Among the records that follow, find the line with "create_clock -name core_clock" and the line with "set_load 0.01 [all_outputs]". Set down those lines and all lines between them exactly, without adding anything.

Data records: Begin

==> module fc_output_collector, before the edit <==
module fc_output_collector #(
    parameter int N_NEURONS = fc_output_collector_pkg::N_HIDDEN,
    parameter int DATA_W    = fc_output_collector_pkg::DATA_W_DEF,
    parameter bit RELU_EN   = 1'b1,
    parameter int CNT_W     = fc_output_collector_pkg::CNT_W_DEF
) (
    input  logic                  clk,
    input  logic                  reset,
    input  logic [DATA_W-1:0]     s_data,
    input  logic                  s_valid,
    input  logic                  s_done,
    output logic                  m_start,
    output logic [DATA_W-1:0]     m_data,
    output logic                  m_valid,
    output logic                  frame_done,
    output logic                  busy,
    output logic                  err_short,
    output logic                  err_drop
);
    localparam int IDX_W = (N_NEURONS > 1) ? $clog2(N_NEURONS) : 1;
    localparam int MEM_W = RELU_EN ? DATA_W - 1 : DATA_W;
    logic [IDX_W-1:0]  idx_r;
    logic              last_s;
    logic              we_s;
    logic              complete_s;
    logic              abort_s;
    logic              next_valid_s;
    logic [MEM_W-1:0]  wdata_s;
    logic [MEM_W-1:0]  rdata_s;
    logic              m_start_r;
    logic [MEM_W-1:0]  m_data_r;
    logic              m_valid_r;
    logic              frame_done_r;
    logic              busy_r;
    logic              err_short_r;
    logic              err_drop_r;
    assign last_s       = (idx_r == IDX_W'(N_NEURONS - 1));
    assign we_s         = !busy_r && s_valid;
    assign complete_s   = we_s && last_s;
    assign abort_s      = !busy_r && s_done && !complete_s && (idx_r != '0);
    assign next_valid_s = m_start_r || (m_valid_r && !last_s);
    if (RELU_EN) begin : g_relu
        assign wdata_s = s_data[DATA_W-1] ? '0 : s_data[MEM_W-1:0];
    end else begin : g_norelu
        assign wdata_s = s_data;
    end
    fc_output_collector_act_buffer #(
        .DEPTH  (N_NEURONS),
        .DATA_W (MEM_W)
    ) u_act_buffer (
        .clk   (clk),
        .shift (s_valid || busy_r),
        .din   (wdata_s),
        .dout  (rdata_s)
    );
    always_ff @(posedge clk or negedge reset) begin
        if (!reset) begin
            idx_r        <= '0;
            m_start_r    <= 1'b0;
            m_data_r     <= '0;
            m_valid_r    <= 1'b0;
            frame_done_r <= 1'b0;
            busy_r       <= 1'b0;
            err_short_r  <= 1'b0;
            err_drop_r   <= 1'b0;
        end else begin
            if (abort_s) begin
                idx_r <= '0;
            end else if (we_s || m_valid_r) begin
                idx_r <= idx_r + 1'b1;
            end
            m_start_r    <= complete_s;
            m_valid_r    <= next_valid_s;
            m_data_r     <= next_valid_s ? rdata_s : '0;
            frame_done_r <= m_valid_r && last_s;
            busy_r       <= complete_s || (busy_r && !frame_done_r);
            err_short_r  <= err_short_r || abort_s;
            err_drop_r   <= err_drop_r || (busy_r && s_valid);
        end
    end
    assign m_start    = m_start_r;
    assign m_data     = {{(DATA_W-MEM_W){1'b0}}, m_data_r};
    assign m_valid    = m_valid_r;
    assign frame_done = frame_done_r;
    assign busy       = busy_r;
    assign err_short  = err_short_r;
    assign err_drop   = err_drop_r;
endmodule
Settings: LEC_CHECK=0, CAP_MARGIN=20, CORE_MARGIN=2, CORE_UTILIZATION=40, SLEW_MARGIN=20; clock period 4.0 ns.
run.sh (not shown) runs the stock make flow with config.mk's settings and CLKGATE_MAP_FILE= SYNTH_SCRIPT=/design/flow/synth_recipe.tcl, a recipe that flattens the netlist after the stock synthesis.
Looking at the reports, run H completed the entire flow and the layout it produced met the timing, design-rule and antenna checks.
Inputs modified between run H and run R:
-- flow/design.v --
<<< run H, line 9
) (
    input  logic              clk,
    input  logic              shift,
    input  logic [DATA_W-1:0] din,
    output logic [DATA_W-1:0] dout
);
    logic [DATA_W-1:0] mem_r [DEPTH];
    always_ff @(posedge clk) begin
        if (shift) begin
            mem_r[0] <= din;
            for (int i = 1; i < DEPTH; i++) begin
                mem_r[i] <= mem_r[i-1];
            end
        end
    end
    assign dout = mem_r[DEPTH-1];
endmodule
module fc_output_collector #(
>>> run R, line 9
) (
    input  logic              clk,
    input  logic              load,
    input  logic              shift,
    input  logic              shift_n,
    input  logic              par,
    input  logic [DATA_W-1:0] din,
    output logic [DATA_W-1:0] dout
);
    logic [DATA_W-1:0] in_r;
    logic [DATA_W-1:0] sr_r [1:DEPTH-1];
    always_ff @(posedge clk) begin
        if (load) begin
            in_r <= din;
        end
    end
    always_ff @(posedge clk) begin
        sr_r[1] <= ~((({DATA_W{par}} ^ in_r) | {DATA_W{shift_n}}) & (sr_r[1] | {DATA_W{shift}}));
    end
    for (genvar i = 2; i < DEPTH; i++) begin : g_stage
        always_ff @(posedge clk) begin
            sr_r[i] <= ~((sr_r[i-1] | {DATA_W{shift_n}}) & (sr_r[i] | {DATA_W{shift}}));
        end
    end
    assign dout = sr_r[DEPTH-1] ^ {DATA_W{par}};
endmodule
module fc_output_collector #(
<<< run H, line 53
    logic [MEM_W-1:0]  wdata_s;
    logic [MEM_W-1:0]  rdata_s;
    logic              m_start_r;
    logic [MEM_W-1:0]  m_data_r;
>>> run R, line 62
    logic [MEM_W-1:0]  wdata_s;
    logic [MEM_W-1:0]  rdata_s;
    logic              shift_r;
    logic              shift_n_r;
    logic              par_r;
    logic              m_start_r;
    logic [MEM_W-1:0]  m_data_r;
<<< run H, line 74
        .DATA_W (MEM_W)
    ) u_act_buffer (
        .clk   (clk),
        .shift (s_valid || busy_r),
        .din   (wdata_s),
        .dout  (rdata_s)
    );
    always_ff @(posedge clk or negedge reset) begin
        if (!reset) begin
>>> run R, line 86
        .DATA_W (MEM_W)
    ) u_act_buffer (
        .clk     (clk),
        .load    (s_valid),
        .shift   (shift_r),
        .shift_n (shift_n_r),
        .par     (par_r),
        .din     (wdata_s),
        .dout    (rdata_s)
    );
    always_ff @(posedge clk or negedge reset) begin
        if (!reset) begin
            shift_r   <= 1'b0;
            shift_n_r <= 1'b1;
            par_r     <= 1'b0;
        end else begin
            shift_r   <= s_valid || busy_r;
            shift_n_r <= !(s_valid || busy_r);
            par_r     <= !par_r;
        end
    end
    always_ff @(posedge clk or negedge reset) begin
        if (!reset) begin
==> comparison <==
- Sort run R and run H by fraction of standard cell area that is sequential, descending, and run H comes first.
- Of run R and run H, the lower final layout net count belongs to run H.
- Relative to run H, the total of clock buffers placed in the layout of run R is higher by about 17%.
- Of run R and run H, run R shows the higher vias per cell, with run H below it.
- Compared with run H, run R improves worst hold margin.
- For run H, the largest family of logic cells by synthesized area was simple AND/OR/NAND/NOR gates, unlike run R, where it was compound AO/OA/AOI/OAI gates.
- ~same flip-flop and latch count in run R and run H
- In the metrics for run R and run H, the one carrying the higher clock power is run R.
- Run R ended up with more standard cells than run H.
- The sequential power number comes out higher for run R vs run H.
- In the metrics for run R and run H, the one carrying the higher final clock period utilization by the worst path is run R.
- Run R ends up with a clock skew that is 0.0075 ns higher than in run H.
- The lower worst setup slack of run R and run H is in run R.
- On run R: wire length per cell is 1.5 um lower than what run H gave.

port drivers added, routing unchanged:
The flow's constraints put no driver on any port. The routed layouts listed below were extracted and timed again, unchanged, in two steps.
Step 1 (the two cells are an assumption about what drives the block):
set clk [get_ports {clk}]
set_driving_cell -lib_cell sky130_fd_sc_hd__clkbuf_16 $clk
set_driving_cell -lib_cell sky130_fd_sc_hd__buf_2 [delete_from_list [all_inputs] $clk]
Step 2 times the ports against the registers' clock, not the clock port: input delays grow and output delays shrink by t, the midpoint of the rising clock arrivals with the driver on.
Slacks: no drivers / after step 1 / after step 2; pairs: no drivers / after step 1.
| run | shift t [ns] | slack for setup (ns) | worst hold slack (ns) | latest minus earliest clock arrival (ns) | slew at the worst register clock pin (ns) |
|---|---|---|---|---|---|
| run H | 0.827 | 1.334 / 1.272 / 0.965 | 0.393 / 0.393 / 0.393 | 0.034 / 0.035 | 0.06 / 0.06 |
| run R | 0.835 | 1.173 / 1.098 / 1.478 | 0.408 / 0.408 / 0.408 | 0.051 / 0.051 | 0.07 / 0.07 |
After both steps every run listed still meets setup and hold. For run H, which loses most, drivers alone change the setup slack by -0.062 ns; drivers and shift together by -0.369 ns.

Data records: End
Data records: Begin

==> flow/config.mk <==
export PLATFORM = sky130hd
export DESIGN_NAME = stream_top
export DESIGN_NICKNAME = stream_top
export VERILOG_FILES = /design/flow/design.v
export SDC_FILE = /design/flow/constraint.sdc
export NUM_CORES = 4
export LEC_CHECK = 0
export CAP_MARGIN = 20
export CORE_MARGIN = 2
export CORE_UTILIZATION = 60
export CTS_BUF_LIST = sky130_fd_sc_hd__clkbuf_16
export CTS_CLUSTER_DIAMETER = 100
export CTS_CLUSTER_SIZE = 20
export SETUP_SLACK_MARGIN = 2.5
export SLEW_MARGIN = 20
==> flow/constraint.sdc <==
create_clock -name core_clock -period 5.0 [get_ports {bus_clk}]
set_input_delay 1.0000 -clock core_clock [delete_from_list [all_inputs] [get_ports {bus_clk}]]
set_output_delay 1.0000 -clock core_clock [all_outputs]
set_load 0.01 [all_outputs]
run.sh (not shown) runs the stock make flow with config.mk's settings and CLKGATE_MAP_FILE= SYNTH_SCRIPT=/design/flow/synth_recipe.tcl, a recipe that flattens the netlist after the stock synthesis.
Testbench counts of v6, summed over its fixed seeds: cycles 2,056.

Data records: End
Data records: Begin

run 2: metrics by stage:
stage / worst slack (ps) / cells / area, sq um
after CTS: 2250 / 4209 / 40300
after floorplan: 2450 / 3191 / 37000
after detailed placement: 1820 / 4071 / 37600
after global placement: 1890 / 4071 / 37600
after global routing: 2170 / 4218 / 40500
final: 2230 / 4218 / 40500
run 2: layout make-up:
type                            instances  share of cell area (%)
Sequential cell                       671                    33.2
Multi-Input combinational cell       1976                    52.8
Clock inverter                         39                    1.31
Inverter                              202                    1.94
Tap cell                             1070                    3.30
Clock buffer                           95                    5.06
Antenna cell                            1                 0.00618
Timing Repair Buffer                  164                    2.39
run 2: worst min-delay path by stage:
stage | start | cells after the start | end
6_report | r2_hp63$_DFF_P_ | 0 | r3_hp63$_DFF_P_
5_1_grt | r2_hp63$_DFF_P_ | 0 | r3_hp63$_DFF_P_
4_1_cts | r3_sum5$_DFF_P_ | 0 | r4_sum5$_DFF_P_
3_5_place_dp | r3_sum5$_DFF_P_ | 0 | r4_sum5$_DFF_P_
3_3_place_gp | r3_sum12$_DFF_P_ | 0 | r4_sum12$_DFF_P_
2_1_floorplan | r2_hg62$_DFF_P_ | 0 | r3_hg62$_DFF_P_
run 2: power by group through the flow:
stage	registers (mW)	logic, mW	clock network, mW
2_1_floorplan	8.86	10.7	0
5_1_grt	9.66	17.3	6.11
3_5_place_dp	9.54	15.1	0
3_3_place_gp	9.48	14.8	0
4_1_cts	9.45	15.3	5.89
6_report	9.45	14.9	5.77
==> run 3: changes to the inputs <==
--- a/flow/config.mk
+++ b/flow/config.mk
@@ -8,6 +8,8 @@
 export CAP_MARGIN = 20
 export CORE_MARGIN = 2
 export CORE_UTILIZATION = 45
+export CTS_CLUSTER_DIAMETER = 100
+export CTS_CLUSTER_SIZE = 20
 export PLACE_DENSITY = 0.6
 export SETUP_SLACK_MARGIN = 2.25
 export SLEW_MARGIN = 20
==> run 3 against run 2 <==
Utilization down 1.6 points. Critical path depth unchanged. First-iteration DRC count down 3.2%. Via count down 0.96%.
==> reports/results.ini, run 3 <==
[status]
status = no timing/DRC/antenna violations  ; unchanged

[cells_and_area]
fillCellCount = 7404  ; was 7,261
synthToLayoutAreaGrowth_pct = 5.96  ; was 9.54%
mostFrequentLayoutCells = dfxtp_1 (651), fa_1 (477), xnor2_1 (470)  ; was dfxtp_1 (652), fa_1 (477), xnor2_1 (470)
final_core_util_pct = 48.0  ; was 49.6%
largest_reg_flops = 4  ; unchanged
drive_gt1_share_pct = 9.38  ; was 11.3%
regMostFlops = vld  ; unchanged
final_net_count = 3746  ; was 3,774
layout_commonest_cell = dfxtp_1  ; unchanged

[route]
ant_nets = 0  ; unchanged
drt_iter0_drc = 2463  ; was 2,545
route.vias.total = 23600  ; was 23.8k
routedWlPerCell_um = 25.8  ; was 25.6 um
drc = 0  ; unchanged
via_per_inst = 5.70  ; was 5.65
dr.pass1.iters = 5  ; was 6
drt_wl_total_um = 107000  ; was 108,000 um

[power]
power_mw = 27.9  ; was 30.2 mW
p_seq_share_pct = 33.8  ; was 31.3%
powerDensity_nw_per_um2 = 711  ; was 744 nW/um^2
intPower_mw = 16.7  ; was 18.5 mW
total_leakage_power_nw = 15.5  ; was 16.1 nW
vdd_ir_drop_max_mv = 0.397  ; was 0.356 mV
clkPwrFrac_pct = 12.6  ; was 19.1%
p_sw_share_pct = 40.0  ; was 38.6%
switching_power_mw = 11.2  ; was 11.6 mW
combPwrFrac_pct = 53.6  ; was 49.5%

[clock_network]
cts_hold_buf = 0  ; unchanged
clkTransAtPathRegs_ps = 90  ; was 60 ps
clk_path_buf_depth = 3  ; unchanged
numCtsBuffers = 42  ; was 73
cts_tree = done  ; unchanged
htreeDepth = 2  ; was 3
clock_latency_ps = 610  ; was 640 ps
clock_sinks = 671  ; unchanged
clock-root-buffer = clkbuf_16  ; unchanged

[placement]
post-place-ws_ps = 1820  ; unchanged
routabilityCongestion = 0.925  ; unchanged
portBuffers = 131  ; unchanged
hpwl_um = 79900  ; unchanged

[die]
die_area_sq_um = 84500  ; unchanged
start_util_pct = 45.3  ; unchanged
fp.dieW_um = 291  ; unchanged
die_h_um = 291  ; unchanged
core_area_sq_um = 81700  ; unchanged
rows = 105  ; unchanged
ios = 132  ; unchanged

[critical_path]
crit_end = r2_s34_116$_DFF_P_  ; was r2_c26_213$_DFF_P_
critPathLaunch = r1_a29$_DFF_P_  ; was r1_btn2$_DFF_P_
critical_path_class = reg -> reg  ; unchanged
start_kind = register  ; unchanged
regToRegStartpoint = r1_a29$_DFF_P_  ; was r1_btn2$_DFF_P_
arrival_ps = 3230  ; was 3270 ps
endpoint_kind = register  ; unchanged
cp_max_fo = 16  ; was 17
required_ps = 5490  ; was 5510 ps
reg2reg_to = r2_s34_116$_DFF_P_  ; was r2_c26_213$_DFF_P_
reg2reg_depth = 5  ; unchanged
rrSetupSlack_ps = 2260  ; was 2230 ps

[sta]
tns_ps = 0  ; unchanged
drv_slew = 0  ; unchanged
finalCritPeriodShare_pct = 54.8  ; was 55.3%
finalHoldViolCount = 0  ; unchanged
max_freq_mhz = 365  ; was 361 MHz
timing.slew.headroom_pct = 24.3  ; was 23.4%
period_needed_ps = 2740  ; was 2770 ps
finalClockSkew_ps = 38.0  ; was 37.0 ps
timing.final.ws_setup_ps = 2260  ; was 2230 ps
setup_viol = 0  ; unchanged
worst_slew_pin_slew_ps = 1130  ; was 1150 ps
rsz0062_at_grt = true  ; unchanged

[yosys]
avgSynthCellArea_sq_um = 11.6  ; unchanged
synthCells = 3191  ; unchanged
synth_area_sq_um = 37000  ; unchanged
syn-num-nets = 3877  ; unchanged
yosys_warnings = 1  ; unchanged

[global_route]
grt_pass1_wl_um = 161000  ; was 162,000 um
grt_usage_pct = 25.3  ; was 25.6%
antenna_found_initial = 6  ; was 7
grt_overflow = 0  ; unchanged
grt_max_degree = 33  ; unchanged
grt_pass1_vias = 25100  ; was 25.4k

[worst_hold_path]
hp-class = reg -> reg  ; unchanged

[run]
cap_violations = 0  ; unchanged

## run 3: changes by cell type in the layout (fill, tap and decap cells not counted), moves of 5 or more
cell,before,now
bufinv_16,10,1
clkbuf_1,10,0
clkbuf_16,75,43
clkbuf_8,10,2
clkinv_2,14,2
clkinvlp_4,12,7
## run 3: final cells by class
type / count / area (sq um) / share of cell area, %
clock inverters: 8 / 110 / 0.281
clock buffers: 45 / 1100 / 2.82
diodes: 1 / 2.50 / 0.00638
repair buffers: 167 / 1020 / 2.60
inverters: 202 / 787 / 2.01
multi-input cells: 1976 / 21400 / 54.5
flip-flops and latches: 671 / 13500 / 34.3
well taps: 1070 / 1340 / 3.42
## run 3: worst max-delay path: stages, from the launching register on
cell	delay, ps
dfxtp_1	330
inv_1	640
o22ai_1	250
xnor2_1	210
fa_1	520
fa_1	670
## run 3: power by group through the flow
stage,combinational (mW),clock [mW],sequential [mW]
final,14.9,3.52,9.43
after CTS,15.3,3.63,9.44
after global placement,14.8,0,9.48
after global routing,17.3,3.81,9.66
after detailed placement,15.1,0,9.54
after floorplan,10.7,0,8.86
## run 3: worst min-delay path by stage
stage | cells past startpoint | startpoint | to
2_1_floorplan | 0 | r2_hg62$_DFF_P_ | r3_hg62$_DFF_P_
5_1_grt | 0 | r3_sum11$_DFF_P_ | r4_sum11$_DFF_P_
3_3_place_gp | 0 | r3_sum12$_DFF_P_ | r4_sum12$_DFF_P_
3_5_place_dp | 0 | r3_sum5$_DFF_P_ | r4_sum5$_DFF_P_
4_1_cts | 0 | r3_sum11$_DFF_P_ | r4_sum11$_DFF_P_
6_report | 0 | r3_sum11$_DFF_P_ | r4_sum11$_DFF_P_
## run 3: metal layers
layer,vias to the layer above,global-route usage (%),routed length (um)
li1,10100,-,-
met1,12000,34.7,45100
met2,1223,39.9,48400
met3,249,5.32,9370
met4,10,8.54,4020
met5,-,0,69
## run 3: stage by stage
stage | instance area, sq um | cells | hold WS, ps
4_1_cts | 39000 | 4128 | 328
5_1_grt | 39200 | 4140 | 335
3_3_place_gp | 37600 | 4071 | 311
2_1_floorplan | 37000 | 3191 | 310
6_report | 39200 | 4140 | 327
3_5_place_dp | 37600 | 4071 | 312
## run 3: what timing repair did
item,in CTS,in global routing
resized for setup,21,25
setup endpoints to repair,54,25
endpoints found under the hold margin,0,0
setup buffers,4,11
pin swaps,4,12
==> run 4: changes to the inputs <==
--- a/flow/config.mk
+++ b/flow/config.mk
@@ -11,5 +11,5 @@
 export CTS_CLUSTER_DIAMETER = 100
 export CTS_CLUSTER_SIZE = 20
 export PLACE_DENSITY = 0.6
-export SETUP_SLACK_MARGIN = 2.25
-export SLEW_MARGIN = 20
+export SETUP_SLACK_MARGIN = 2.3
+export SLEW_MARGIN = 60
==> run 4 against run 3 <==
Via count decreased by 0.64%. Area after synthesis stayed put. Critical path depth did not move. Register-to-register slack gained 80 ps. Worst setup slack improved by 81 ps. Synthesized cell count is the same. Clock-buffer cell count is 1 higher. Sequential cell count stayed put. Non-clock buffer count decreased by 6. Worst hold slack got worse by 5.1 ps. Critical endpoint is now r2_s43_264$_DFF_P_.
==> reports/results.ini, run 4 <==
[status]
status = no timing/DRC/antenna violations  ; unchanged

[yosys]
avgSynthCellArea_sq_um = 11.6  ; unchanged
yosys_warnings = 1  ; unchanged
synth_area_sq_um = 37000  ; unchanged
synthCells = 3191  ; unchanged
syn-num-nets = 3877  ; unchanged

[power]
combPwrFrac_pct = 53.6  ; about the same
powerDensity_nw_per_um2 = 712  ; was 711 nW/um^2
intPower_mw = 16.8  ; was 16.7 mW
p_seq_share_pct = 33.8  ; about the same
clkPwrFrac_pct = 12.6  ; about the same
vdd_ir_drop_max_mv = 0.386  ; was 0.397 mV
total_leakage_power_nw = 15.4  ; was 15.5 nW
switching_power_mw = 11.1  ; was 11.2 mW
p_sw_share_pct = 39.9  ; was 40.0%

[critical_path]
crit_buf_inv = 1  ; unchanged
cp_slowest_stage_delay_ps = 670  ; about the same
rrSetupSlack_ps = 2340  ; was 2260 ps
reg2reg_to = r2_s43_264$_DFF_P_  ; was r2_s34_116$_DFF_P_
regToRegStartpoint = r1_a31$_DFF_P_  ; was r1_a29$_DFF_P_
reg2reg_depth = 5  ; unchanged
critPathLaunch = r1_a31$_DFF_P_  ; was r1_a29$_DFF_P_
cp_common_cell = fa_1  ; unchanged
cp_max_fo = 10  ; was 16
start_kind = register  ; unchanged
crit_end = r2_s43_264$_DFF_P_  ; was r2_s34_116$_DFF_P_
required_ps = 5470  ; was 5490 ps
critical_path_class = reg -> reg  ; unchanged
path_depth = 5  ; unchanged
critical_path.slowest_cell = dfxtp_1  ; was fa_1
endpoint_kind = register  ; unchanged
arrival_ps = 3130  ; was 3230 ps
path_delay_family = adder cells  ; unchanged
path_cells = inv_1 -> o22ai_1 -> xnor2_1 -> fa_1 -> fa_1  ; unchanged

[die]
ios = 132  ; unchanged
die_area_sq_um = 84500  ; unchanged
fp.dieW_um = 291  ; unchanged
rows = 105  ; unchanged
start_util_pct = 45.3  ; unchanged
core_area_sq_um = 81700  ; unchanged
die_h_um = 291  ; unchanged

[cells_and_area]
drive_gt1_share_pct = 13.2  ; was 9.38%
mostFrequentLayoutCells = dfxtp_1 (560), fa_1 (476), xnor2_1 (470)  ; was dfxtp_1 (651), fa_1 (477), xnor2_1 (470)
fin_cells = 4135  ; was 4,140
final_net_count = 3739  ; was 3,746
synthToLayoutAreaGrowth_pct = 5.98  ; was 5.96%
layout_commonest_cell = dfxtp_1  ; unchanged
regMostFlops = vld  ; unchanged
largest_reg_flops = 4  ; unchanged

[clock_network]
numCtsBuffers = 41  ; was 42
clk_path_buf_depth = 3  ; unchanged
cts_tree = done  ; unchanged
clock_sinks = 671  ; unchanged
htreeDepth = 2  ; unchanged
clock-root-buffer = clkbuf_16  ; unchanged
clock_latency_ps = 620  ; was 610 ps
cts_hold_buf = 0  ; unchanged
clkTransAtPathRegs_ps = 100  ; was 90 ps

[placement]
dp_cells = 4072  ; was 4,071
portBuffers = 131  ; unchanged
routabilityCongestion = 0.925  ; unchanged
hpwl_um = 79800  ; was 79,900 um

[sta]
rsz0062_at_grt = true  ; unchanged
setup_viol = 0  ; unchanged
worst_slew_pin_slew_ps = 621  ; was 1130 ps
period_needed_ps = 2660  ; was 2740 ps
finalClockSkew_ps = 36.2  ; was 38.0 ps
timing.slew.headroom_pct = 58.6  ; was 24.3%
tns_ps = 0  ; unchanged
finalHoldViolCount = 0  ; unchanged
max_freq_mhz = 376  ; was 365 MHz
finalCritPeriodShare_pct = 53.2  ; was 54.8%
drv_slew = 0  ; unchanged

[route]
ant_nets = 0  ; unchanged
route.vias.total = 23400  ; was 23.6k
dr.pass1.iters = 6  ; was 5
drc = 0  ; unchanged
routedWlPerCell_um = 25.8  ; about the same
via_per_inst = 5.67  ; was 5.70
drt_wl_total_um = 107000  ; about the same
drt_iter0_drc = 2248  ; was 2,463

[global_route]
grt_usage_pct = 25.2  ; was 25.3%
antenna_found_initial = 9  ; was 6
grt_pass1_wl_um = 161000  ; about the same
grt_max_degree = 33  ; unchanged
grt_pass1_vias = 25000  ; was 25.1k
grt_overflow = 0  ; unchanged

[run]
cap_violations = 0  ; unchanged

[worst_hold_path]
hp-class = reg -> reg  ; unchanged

Data records: End

Output for this exercise:
create_clock -name core_clock -period 5.0 [get_ports {bus_clk}]
set_input_delay 1.0000 -clock core_clock [delete_from_list [all_inputs] [get_ports {bus_clk}]]
set_output_delay 1.0000 -clock core_clock [all_outputs]
set_load 0.01 [all_outputs]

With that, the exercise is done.